The Nazi’s Granddaughter: How I Discovered My Grandfather was a War Criminal by Sylvia Foti was the fulfillment of a pledge Foti made to her dying mother to write a memoir of the author’s highly esteemed grandfather, Lithuanian general and national hero Jonas Noreika.  Foti grew up in the Lithuanian community of Chicago, sustained by the adoration for Noreika both abroad and in the mother country. The national and personal narratives would change dramatically with Foti’s pursuit of the truth.  Her grandfather had collaborated with the Nazis and had given the order to exterminate at least 8000 Jews in 1941 and 1942 during the German occupation. (Noreika was executed by the Russians in 1947 for fighting their occupation.  Of note, he conflated the Communists with the Jews.) Lithuania, writes Foti, killed a higher percentage of its Jewish population than any other country, and Noreika was one of the major tools for accomplishing that.

Foti’s research – interviews, official documents, family letters , KGB interrogation records– is exhaustive; her findings are conclusive. Too many in Lithuania even today have yet to acknowledge their complicity in the Holocaust. Advanced publicity and prefatory materials mean the reader knows where the book is going from the outset, and the takeaway is appreciation for Foti’s courage and perseverance in finding and presenting the truth.

The Postcard by Anne Berest is another search for truth about one’s ancestors. The Postcard is a highly autobiographical novel about the writer’s pursuit of her great grandfather, great grandmother, great aunt and uncle, all of whom died in Auschwitz. The search is triggered when Anne discovers an old postcard sent long ago to her mother, Leila’s, home, unsigned and inscribed only with the names Ephraim, Emma, Noemie and Jacques, all victims of Hitler’s extermination strategy for eliminating Jews. Another sibling, Myriam, had escaped, gotten involved in the Resistance, and survived to carry on the family line.  Berest unearths much about grandmother Myriam, and four generations of the family.

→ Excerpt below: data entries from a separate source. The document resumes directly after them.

**src/rtl/iwht_pkg.sv**
```systemverilog
// Shared definitions for the inverse Walsh-Hadamard block.
// Assumes a fixed 4x4 block; only the coefficient width is configurable.
package iwht_pkg;
    localparam int DIM = 4;
    localparam int NCOEF = DIM * DIM;
    localparam int IDX_W = $clog2(NCOEF);

    typedef enum logic [1:0] {
        ST_IDLE = 2'd0,
        ST_COLS = 2'd1,
        ST_EMIT = 2'd2,
        ST_DONE = 2'd3
    } iwht_state_t;
endpackage

```
**src/rtl/iwht_bfly4.sv**
```systemverilog
// Four-point add/subtract butterfly used by both transform passes.
// Output order: sum of sums, c+d, difference of sums, d-c.
// Assumes signed inputs; outputs grow by two bits so nothing overflows.
module iwht_bfly4 #(
    parameter int W = 16
) (
    input  logic signed [W-1:0]   x0,
    input  logic signed [W-1:0]   x1,
    input  logic signed [W-1:0]   x2,
    input  logic signed [W-1:0]   x3,
    output logic signed [W+1:0]   y0,
    output logic signed [W+1:0]   y1,
    output logic signed [W+1:0]   y2,
    output logic signed [W+1:0]   y3
);
    logic signed [W:0] s_outer, s_inner, d_inner, d_outer;

    // Outer/inner pair sums and differences, then the output combination.
    always_comb begin
        s_outer = (W+1)'(x0) + (W+1)'(x3);
        s_inner = (W+1)'(x1) + (W+1)'(x2);
        d_inner = (W+1)'(x1) - (W+1)'(x2);
        d_outer = (W+1)'(x0) - (W+1)'(x3);
        y0 = (W+2)'(s_outer) + (W+2)'(s_inner);
        y1 = (W+2)'(d_inner) + (W+2)'(d_outer);
        y2 = (W+2)'(s_outer) - (W+2)'(s_inner);
        y3 = (W+2)'(d_outer) - (W+2)'(d_inner);
    end
endmodule

```
**src/rtl/iwht_round.sv**
```systemverilog
// Final rounding: add 3, then arithmetic shift right by 3.
// Assumes the input has headroom for the +3 bias (true for full-range data).
module iwht_round #(
    parameter int W = 20
) (
    input  logic signed [W-1:0]   x,
    output logic signed [W-4:0]   y
);
    logic signed [W-1:0] biased;

    // Bias then drop the three fraction bits, keeping the sign.
    always_comb begin
        biased = x + W'(3);
        y = biased[W-1:3];
    end
endmodule

```
**src/rtl/iwht4x4.sv**
```systemverilog
// Inverse 4x4 Walsh-Hadamard transform with serial DC-slot writes.
// Load: one handshake takes 16 row-major coefficients. The column pass is
// registered at acceptance, the row pass plus rounding one cycle later, and
// then 16 writes leave in subblock order followed by a one-cycle done pulse.
// Assumes the consumer always takes a write (no back-pressure on the output).
module iwht4x4
    import iwht_pkg::*;
#(
    parameter int IN_W = 16
) (
    input  logic                                 clk,
    input  logic                                 rst_n,
    input  logic                                 in_valid,
    output logic                                 in_ready,
    input  logic [iwht_pkg::NCOEF*IN_W-1:0]      in_coef,
    output logic                                 out_valid,
    output logic [iwht_pkg::IDX_W-1:0]           out_idx,
    output logic signed [IN_W:0]                 out_val,
    output logic                                 out_done
);
    localparam int P1_W  = IN_W + 2;
    localparam int P2_W  = IN_W + 4;
    localparam int OUT_W = P2_W - 3;
    localparam logic [IDX_W-1:0] LAST_IDX = IDX_W'(NCOEF - 1);

    iwht_state_t state_q;
    logic [IDX_W-1:0] idx_q;
    logic signed [IN_W-1:0]  coef_w [NCOEF];
    logic signed [P1_W-1:0]  p1_d   [NCOEF];
    logic signed [P1_W-1:0]  p1_q   [NCOEF];
    logic signed [P2_W-1:0]  p2_d   [NCOEF];
    logic signed [OUT_W-1:0] res_d  [NCOEF];
    logic signed [OUT_W-1:0] res_q  [NCOEF];
    logic accept;

    assign accept = in_valid && (state_q == ST_IDLE);

    genvar k;
    generate
        for (k = 0; k < NCOEF; k++) begin : g_unpack
            assign coef_w[k] = in_coef[k*IN_W +: IN_W];
        end

        // Column pass: rows 0/3 and 1/2 paired within each column.
        for (k = 0; k < DIM; k++) begin : g_col
            iwht_bfly4 #(.W(IN_W)) u_col (
                .x0(coef_w[k]),       .x1(coef_w[DIM+k]),
                .x2(coef_w[2*DIM+k]), .x3(coef_w[3*DIM+k]),
                .y0(p1_d[k]),         .y1(p1_d[DIM+k]),
                .y2(p1_d[2*DIM+k]),   .y3(p1_d[3*DIM+k])
            );
        end

        // Row pass on the registered column results.
        for (k = 0; k < DIM; k++) begin : g_row
            iwht_bfly4 #(.W(P1_W)) u_row (
                .x0(p1_q[k*DIM]),   .x1(p1_q[k*DIM+1]),
                .x2(p1_q[k*DIM+2]), .x3(p1_q[k*DIM+3]),
                .y0(p2_d[k*DIM]),   .y1(p2_d[k*DIM+1]),
                .y2(p2_d[k*DIM+2]), .y3(p2_d[k*DIM+3])
            );
        end

        for (k = 0; k < NCOEF; k++) begin : g_rnd
            iwht_round #(.W(P2_W)) u_rnd (.x(p2_d[k]), .y(res_d[k]));
        end
    endgenerate

    // Control sequence: idle -> row pass -> 16 writes -> done pulse.
    always_ff @(posedge clk) begin
        if (!rst_n) begin
            state_q <= ST_IDLE;
            idx_q   <= '0;
        end else begin
            case (state_q)
                ST_IDLE: if (accept) state_q <= ST_COLS;
                ST_COLS: begin
                    state_q <= ST_EMIT;
                    idx_q   <= '0;
                end
                ST_EMIT: begin
                    idx_q <= idx_q + 1'b1;
                    if (idx_q == LAST_IDX) state_q <= ST_DONE;
                end
                default: state_q <= ST_IDLE;
            endcase
        end
    end

    // Column-pass storage, loaded only on an accepted handshake.
    always_ff @(posedge clk) begin
        if (accept) begin
            for (int i = 0; i < NCOEF; i++) p1_q[i] <= p1_d[i];
        end
    end

    // Rounded result storage, loaded after the row pass.
    always_ff @(posedge clk) begin
        if (state_q == ST_COLS) begin
            for (int i = 0; i < NCOEF; i++) res_q[i] <= res_d[i];
        end
    end

    // Port outputs, all taken straight from registered state.
    always_comb begin
        in_ready  = (state_q == ST_IDLE);
        out_valid = (state_q == ST_EMIT);
        out_done  = (state_q == ST_DONE);
        out_idx   = idx_q;
        out_val   = res_q[idx_q];
    end

    AST_BUSY_NOT_READY: assert property (@(posedge clk) disable iff (!rst_n)
        (out_valid || out_done) |-> !in_ready);
    AST_IDX_STEP: assert property (@(posedge clk) disable iff (!rst_n)
        (out_valid && $past(out_valid)) |-> (out_idx == $past(out_idx) + 1'b1));
    AST_FIRST_IDX: assert property (@(posedge clk) disable iff (!rst_n)
        $rose(out_valid) |-> (out_idx == '0));
    AST_DONE_AFTER_LAST: assert property (@(posedge clk) disable iff (!rst_n)
        out_done |-> ($past(out_valid) && $past(out_idx) == LAST_IDX && !out_valid));
    AST_ACCEPT_LATENCY: assert property (@(posedge clk) disable iff (!rst_n)
        (in_valid && in_ready) |=> (!in_ready && !out_valid));
endmodule

```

The “greats” had fled Russia in 1919, lived for a time in Latvia and Palestine, and returned to Europe in 1929. The most perilous part of their lives was their sojourn in France, especially under the German occupation. In 1942, deportation led to death camps and their extermination. The family history is brought to life by powerful imaginings of the daily experiences and conversations of the key figures. The novel is deepened by the author’s examination of her own identity as a Jew and her beginning to communicate that to her own daughter, Clara.

Both these books, non-fiction and “fictionalized” memoir share a distressing recognition of the persistence of antisemitism, throughout history and no less today.

In The Country of the Blind by Anthony Leland, the grandson of playwright Neil Simon, is a memoir by about Leland’s gradual descent into blindness.  A journalist and podcaster, he suffers from retinitis pigmentosa (RP), which began to affect his vision in his teens. Doctors told him the condition would accelerate by middle age.  Today he is legally blind, down to the last six percent of his sight. The memoir is a deep and honest plunge into his physical and emotional journeys over decades. Using his reportorial skills, Leland explores societal attitudes toward the blind and other disabled, the history of their treatment, technological developments that have assisted those losing their vision, and tensions among different blind advocacy groups.

But it is his personal experience in which he wraps the reader. We empathize and share Leland’s terror at learning his diagnosis and prospects, the emotional and physical adjustment to using a white cane, bumping into things, getting lost, the tactile and intellectual pleasure of learning braille, the wonder of other adaptive technologies.  He shares with us his deepening understanding of his own identity, his unwillingness to let himself be defined by his disability.  Exhilarating ways of connecting with the world open up through other senses.  As Leland immerses himself in a short-term program for the blind in Colorado and interacts with other people with different levels of blindness,  he becomes optimistic about a future of full integration in the seeing world, personally and professionally.  His attitude and this book are inspirational.